Chen et al. investigated the basal vein in posterior incisural space, and performed anatomical comparison based on autopsy, venous phases of DSA and CTV [13]. Given the narrowness of the posterior incisural space, the basal vein in this space is susceptible to be obstructed during surgical procedures, and venous infarction can occur along with venous damage [14]. The preoperative medical diagnosis on the cerebral venous system in neurological diseases is of crucial importance in planning an intracranial surgery [15]. This study compared to the cadavers, in the patients, DSA and CTV revealed 90% and 95% of the basal vein, respectively.

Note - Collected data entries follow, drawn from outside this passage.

### src/rtl/link_test_sequencer.sv
// BER test controller for the Hamming link: resets the link, enables the PN source,
// self-synchronises a local PN checker on the decoded stream and counts bit errors.
module link_test_sequencer #(
    parameter int unsigned         PN_WIDTH     = 7,
    parameter logic [PN_WIDTH-1:0] PN_TAPS      = 7'b1100000,
    parameter int unsigned         RST_CYCLES   = 4,
    parameter int unsigned         SYNC_TIMEOUT = 1024,
    parameter int unsigned         LOCK_BITS    = 32,
    parameter int unsigned         MEAS_BITS    = 4096,
    parameter int unsigned         MAX_ERR      = 0,
    parameter int unsigned         CNT_W        = 16
) (
    input  logic             clk,
    input  logic             rst,
    input  logic             start,
    input  logic             abort,
    input  logic             frame_sync,
    input  logic             rx_valid,
    input  logic             rx_bit,
    output logic             link_rst,
    output logic             pn_en,
    output logic             busy,
    output logic             done,
    output logic             pass,
    output logic             timeout,
    output logic             sync_lost,
    output logic [2:0]       state,
    output logic [CNT_W-1:0] bit_count,
    output logic [CNT_W-1:0] err_count
);

    typedef enum logic [2:0] {
        S_IDLE      = 3'd0,
        S_LRST      = 3'd1,
        S_WAIT_SYNC = 3'd2,
        S_SEED      = 3'd3,
        S_LOCK      = 3'd4,
        S_MEASURE   = 3'd5,
        S_DONE      = 3'd6
    } state_e;

    localparam logic [CNT_W-1:0] ONE = CNT_W'(1);

    state_e              state_q, state_d;
    logic [CNT_W-1:0]    rst_cnt_q, rst_cnt_d;
    logic [CNT_W-1:0]    to_cnt_q, to_cnt_d;
    logic [CNT_W-1:0]    seed_cnt_q, seed_cnt_d;
    logic [CNT_W-1:0]    lock_cnt_q, lock_cnt_d;
    logic [CNT_W-1:0]    bit_cnt_q, bit_cnt_d;
    logic [CNT_W-1:0]    err_cnt_q, err_cnt_d;
    logic [PN_WIDTH-1:0] chk_q, chk_d;
    logic                pass_q, pass_d;
    logic                timeout_q, timeout_d;
    logic                sync_lost_q, sync_lost_d;
    logic                done_q, done_d;

    logic pred;
    logic acquiring;
    logic to_expired;

    assign pred       = ^(chk_q & PN_TAPS);
    assign acquiring  = (state_q == S_WAIT_SYNC) || (state_q == S_SEED) || (state_q == S_LOCK);
    assign to_expired = (to_cnt_q == CNT_W'(SYNC_TIMEOUT - 1));

    always_ff @(posedge clk) begin
        if (rst) begin
            state_q     <= S_IDLE;
            rst_cnt_q   <= '0;
            to_cnt_q    <= '0;
            seed_cnt_q  <= '0;
            lock_cnt_q  <= '0;
            bit_cnt_q   <= '0;
            err_cnt_q   <= '0;
            chk_q       <= '0;
            pass_q      <= 1'b0;
            timeout_q   <= 1'b0;
            sync_lost_q <= 1'b0;
            done_q      <= 1'b0;
        end else begin
            state_q     <= state_d;
            rst_cnt_q   <= rst_cnt_d;
            to_cnt_q    <= to_cnt_d;
            seed_cnt_q  <= seed_cnt_d;
            lock_cnt_q  <= lock_cnt_d;
            bit_cnt_q   <= bit_cnt_d;
            err_cnt_q   <= err_cnt_d;
            chk_q       <= chk_d;
            pass_q      <= pass_d;
            timeout_q   <= timeout_d;
            sync_lost_q <= sync_lost_d;
            done_q      <= done_d;
        end
    end

    // Branch order encodes the priority abort > timeout > sync loss > normal flow.
    always_comb begin
        state_d     = state_q;
        rst_cnt_d   = rst_cnt_q;
        to_cnt_d    = to_cnt_q;
        seed_cnt_d  = seed_cnt_q;
        lock_cnt_d  = lock_cnt_q;
        bit_cnt_d   = bit_cnt_q;
        err_cnt_d   = err_cnt_q;
        chk_d       = chk_q;
        pass_d      = pass_q;
        timeout_d   = timeout_q;
        sync_lost_d = sync_lost_q;
        done_d      = 1'b0;

        if (abort && (state_q != S_IDLE)) begin
            state_d = S_IDLE;
            pass_d  = 1'b0;
        end else if (acquiring && to_expired) begin
            state_d   = S_DONE;
            timeout_d = 1'b1;
            pass_d    = 1'b0;
            done_d    = 1'b1;
        end else if ((state_q == S_MEASURE) && !frame_sync) begin
            state_d     = S_DONE;
            sync_lost_d = 1'b1;
            pass_d      = 1'b0;
            done_d      = 1'b1;
        end else begin
            if (acquiring) to_cnt_d = to_cnt_q + ONE;
            unique case (state_q)
                S_IDLE, S_DONE: begin
                    if (start) begin
                        state_d     = S_LRST;
                        rst_cnt_d   = '0;
                        to_cnt_d    = '0;
                        seed_cnt_d  = '0;
                        lock_cnt_d  = '0;
                        bit_cnt_d   = '0;
                        err_cnt_d   = '0;
                        chk_d       = '0;
                        pass_d      = 1'b0;
                        timeout_d   = 1'b0;
                        sync_lost_d = 1'b0;
                    end
                end
                S_LRST: begin
                    if (rst_cnt_q == CNT_W'(RST_CYCLES - 1)) begin
                        state_d  = S_WAIT_SYNC;
                        to_cnt_d = '0;
                    end else begin
                        rst_cnt_d = rst_cnt_q + ONE;
                    end
                end
                S_WAIT_SYNC: begin
                    if (frame_sync) state_d = S_SEED;
                end
                S_SEED: begin
                    if (rx_valid) begin
                        chk_d      = {chk_q[PN_WIDTH-2:0], rx_bit};
                        seed_cnt_d = seed_cnt_q + ONE;
                        if (seed_cnt_q == CNT_W'(PN_WIDTH - 1)) state_d = S_LOCK;
                    end
                end
                S_LOCK: begin
                    if (rx_valid) begin
                        chk_d = {chk_q[PN_WIDTH-2:0], rx_bit};
                        if (rx_bit == pred) begin
                            lock_cnt_d = lock_cnt_q + ONE;
                            if (lock_cnt_q == CNT_W'(LOCK_BITS - 1)) state_d = S_MEASURE;
                        end else begin
                            lock_cnt_d = '0;
                        end
                    end
                end
                S_MEASURE: begin
                    if (rx_valid) begin
                        chk_d     = {chk_q[PN_WIDTH-2:0], pred};
                        bit_cnt_d = bit_cnt_q + ONE;
                        if ((rx_bit != pred) && (err_cnt_q != '1)) err_cnt_d = err_cnt_q + ONE;
                        if (bit_cnt_q == CNT_W'(MEAS_BITS - 1)) begin
                            state_d = S_DONE;
                            done_d  = 1'b1;
                            pass_d  = (err_cnt_d <= CNT_W'(MAX_ERR)) && !timeout_q && !sync_lost_q;
                        end
                    end
                end
                default: state_d = S_IDLE;
            endcase
        end
    end

    // abort gates the link controls in the same cycle it is raised.
    always_comb begin
        busy     = 1'b0;
        link_rst = 1'b0;
        pn_en    = 1'b0;
        unique case (state_q)
            S_LRST: begin
                busy     = 1'b1;
                link_rst = !abort;
            end
            S_WAIT_SYNC, S_SEED, S_LOCK, S_MEASURE: begin
                busy  = 1'b1;
                pn_en = !abort;
            end
            default: ;
        endcase
    end

    assign state     = state_q;
    assign done      = done_q;
    assign pass      = pass_q;
    assign timeout   = timeout_q;
    assign sync_lost = sync_lost_q;
    assign bit_count = bit_cnt_q;
    assign err_count = err_cnt_q;

endmodule
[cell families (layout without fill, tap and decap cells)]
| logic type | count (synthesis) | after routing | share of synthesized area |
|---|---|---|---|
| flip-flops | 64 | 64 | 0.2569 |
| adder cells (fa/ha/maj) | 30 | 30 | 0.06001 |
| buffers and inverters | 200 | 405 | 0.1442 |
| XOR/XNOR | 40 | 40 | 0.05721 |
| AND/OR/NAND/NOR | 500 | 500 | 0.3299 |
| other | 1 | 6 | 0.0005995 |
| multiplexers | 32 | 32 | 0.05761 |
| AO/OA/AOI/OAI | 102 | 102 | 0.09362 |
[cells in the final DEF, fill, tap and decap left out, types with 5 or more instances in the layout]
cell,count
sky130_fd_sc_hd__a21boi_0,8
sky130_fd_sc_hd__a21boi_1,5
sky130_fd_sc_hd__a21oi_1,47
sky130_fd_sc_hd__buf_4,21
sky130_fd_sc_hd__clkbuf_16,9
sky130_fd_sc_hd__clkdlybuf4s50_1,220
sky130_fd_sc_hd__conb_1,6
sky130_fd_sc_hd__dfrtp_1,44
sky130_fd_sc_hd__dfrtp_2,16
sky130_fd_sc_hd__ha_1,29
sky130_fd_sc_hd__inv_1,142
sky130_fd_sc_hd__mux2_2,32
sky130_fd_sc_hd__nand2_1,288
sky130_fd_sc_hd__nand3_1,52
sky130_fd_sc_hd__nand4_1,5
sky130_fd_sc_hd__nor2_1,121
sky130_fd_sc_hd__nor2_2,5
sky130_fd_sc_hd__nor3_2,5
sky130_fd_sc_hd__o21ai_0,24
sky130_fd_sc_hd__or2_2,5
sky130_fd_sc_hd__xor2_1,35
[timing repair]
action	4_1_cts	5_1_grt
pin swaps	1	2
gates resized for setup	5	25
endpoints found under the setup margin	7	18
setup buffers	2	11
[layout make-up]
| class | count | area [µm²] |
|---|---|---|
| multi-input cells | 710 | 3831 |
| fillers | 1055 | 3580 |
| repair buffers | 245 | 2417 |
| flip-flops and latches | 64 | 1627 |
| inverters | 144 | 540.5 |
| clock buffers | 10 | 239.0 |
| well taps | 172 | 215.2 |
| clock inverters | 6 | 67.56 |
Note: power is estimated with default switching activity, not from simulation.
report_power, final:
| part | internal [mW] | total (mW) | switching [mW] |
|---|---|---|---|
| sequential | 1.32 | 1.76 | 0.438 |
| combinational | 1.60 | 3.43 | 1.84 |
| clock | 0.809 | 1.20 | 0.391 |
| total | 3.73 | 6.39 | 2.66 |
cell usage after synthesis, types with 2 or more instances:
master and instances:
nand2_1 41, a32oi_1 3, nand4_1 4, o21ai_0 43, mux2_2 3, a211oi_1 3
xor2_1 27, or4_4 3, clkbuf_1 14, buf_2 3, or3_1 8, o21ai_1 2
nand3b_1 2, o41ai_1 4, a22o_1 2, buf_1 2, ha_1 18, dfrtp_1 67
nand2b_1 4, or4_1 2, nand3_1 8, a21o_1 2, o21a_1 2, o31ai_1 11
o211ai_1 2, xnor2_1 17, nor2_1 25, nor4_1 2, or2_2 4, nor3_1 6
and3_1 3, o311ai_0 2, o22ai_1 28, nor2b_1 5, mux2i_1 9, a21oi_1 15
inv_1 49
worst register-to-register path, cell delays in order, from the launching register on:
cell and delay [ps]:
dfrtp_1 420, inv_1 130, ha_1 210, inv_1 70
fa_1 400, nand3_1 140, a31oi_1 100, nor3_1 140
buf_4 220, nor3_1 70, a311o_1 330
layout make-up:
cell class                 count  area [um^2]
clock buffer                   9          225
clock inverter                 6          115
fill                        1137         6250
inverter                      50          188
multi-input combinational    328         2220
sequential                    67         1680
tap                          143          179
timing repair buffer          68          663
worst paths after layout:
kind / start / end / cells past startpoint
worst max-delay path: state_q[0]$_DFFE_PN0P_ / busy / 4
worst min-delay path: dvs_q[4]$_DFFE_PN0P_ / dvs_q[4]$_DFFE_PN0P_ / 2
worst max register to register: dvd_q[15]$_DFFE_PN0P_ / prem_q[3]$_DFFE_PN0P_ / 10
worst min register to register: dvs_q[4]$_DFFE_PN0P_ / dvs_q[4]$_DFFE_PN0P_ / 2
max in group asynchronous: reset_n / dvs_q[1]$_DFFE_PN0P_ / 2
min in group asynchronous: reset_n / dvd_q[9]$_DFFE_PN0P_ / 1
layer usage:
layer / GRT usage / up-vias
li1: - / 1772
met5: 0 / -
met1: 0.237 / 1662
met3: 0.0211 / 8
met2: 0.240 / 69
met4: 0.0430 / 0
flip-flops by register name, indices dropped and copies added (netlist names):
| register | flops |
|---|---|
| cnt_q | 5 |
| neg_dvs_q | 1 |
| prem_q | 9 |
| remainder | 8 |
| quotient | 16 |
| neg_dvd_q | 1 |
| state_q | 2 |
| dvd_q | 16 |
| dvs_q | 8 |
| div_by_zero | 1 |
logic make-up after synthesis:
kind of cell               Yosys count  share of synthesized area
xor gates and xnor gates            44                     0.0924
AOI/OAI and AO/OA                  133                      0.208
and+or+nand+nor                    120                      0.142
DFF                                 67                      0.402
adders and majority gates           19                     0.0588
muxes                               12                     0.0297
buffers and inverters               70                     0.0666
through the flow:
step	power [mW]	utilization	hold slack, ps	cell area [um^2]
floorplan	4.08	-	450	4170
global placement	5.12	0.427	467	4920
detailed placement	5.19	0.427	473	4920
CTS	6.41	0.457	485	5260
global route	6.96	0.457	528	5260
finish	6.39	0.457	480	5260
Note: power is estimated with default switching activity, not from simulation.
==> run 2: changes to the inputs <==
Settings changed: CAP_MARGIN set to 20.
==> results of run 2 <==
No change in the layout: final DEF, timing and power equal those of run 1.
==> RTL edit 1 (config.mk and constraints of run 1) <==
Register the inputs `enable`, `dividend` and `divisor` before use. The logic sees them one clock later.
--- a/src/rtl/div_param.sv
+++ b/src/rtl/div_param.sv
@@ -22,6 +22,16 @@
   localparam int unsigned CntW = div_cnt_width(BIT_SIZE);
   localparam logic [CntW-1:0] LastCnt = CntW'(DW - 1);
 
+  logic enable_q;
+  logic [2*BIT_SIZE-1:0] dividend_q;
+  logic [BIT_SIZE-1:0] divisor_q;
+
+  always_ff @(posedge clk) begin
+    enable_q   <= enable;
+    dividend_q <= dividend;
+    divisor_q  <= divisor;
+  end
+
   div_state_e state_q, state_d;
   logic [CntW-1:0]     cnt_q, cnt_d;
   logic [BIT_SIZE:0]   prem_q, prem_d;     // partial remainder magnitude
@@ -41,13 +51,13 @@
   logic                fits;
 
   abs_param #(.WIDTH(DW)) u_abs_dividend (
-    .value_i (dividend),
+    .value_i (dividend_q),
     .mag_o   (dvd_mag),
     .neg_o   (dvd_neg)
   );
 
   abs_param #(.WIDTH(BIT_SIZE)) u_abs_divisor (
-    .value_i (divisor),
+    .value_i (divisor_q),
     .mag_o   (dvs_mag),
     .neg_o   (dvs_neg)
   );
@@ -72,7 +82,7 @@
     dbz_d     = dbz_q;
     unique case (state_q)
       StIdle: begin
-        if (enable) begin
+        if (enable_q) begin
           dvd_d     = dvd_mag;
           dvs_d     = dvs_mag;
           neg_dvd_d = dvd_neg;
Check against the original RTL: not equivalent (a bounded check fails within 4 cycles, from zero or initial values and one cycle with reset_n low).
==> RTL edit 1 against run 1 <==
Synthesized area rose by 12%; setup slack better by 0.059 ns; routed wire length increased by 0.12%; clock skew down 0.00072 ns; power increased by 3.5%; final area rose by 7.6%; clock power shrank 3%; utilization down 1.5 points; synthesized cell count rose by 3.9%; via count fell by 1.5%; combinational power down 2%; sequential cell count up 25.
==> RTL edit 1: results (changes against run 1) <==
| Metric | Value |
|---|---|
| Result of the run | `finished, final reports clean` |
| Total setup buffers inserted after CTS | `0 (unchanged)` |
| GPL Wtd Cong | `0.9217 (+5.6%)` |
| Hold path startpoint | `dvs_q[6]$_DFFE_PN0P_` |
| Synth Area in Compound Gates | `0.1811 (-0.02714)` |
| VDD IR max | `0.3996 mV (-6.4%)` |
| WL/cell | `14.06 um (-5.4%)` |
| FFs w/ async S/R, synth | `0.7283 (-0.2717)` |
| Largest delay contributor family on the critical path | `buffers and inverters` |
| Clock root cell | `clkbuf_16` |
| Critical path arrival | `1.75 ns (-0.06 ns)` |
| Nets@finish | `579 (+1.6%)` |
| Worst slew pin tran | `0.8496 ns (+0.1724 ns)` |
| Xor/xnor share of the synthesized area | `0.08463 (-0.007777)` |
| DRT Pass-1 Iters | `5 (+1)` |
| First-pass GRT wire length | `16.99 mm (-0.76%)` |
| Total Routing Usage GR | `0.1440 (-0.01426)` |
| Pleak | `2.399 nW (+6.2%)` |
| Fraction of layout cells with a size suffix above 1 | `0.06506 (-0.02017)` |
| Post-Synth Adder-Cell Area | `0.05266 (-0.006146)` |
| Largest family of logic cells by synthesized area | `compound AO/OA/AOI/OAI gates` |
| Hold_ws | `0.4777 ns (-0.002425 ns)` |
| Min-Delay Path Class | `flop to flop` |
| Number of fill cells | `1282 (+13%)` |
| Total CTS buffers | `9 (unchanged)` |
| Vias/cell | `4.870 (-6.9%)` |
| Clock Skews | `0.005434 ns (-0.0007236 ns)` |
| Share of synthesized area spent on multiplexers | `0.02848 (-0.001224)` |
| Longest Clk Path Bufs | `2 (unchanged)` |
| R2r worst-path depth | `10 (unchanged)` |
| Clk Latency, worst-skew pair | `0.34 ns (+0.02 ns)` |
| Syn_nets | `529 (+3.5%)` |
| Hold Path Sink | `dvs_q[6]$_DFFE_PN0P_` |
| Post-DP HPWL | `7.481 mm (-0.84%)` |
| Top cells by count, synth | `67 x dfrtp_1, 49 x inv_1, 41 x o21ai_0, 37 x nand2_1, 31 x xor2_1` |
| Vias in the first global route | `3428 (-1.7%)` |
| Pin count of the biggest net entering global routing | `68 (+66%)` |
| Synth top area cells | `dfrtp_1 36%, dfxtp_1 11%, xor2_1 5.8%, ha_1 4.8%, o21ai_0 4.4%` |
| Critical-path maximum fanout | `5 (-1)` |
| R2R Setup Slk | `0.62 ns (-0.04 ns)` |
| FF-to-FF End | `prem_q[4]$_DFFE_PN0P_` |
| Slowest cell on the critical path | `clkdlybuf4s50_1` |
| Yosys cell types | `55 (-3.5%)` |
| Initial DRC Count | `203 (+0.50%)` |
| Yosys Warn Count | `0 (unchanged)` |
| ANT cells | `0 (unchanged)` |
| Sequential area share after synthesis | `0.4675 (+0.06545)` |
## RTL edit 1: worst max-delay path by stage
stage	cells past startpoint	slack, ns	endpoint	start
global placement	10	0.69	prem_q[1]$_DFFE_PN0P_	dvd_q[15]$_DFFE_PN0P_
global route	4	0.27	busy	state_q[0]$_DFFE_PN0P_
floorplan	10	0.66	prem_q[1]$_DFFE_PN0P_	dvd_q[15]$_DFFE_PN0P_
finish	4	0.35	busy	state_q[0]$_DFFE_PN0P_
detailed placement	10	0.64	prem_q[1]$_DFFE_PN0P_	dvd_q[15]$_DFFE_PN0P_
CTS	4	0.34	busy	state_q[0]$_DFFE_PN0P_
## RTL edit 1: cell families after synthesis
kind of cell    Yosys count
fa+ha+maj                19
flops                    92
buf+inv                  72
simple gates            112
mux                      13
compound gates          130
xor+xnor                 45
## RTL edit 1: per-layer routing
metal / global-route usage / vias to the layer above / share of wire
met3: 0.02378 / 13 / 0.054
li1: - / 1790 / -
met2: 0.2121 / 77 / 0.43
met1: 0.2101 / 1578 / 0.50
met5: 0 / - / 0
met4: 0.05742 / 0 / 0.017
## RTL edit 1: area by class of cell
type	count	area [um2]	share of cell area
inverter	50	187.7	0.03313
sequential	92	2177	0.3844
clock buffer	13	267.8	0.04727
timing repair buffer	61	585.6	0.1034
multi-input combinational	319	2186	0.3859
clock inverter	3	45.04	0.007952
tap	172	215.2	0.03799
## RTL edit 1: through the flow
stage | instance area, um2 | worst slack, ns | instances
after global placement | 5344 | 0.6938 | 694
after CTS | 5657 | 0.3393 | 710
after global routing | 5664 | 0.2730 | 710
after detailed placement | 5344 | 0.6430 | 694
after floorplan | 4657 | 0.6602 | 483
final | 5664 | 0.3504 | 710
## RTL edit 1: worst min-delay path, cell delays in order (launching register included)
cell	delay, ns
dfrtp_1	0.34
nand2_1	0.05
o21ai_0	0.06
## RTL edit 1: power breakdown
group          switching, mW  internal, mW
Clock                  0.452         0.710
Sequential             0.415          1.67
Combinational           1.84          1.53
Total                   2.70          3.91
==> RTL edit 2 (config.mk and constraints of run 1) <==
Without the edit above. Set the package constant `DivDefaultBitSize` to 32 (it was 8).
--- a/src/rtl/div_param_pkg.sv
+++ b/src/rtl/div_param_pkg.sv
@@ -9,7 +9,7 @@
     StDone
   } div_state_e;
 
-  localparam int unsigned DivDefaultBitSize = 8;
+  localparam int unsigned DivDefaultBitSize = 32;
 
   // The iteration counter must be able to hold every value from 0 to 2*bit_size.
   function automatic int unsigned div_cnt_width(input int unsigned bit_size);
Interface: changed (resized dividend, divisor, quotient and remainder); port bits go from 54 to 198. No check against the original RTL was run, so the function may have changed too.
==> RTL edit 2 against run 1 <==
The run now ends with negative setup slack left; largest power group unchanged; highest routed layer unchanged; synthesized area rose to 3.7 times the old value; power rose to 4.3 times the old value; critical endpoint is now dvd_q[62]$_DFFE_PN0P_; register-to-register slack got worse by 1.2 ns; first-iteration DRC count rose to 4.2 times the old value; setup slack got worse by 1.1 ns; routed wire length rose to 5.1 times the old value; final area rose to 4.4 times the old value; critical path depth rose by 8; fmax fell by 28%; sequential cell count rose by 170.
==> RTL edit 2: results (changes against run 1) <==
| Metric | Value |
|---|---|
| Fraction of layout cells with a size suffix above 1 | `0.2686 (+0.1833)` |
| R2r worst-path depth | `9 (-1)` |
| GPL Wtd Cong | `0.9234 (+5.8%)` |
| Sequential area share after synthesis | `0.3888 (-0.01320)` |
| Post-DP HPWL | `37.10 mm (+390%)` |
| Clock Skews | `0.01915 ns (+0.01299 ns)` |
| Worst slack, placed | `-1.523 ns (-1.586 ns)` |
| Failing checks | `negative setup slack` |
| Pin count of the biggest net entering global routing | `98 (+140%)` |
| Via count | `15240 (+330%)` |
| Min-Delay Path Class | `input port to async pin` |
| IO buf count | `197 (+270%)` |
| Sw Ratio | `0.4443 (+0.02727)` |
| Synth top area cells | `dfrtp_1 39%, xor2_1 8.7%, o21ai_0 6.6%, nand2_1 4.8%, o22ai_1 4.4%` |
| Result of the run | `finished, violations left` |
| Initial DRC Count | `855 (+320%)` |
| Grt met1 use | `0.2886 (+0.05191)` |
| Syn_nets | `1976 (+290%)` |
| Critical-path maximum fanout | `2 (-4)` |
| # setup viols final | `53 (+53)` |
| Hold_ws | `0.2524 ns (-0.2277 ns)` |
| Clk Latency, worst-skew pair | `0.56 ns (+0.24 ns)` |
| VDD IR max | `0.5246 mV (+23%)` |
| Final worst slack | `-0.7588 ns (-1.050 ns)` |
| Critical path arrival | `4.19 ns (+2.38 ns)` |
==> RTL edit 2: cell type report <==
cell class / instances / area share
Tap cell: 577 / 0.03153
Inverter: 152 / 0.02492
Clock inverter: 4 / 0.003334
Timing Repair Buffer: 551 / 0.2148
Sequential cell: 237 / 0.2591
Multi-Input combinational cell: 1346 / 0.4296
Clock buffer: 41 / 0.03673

The types and variation of basal veins were identified in both cadavers, DSA, and CTV. The study showed that preoperative image-based examinations were helpful in the design of individualized surgical approaches in the posterior incisural space. This study provides important information with respect to precluding the basal vein damage and reducing postoperative complications.
Wang et al. investigated distinctive patterns of functional connectivity in each subregion of amygdala in AD [16]. Resting-state fMRI is a promising technique for measuring spontaneous brain activity. By using the fMRI method, this study focused on amygdale segmentation and proposed its accurate functional disconnection pattern in the AD patients. Recent researches on AD have shown that altered structure and function of amygdale, which provided a promising indicator of AD [17]. However, previous studies often considered the amygdale as a single structure [18], and little is known about the functional connectivity changes of amygdale subregions in AD subjects. In this study, three subregions of amygdale were defined according to probabilistic cytoarchitectonic atlases and the whole-brain resting-state functional connectivity was then calculated for each subregion. By comparing with controls, the distinct disruption patterns of amygdale subregional functional connectivity in the AD patients were found. These findings have important implications for the underlying neurobiology of AD and add the new evidence for the disconnection syndrome of AD, which may provide the potential biomarker for detecting early AD in the future.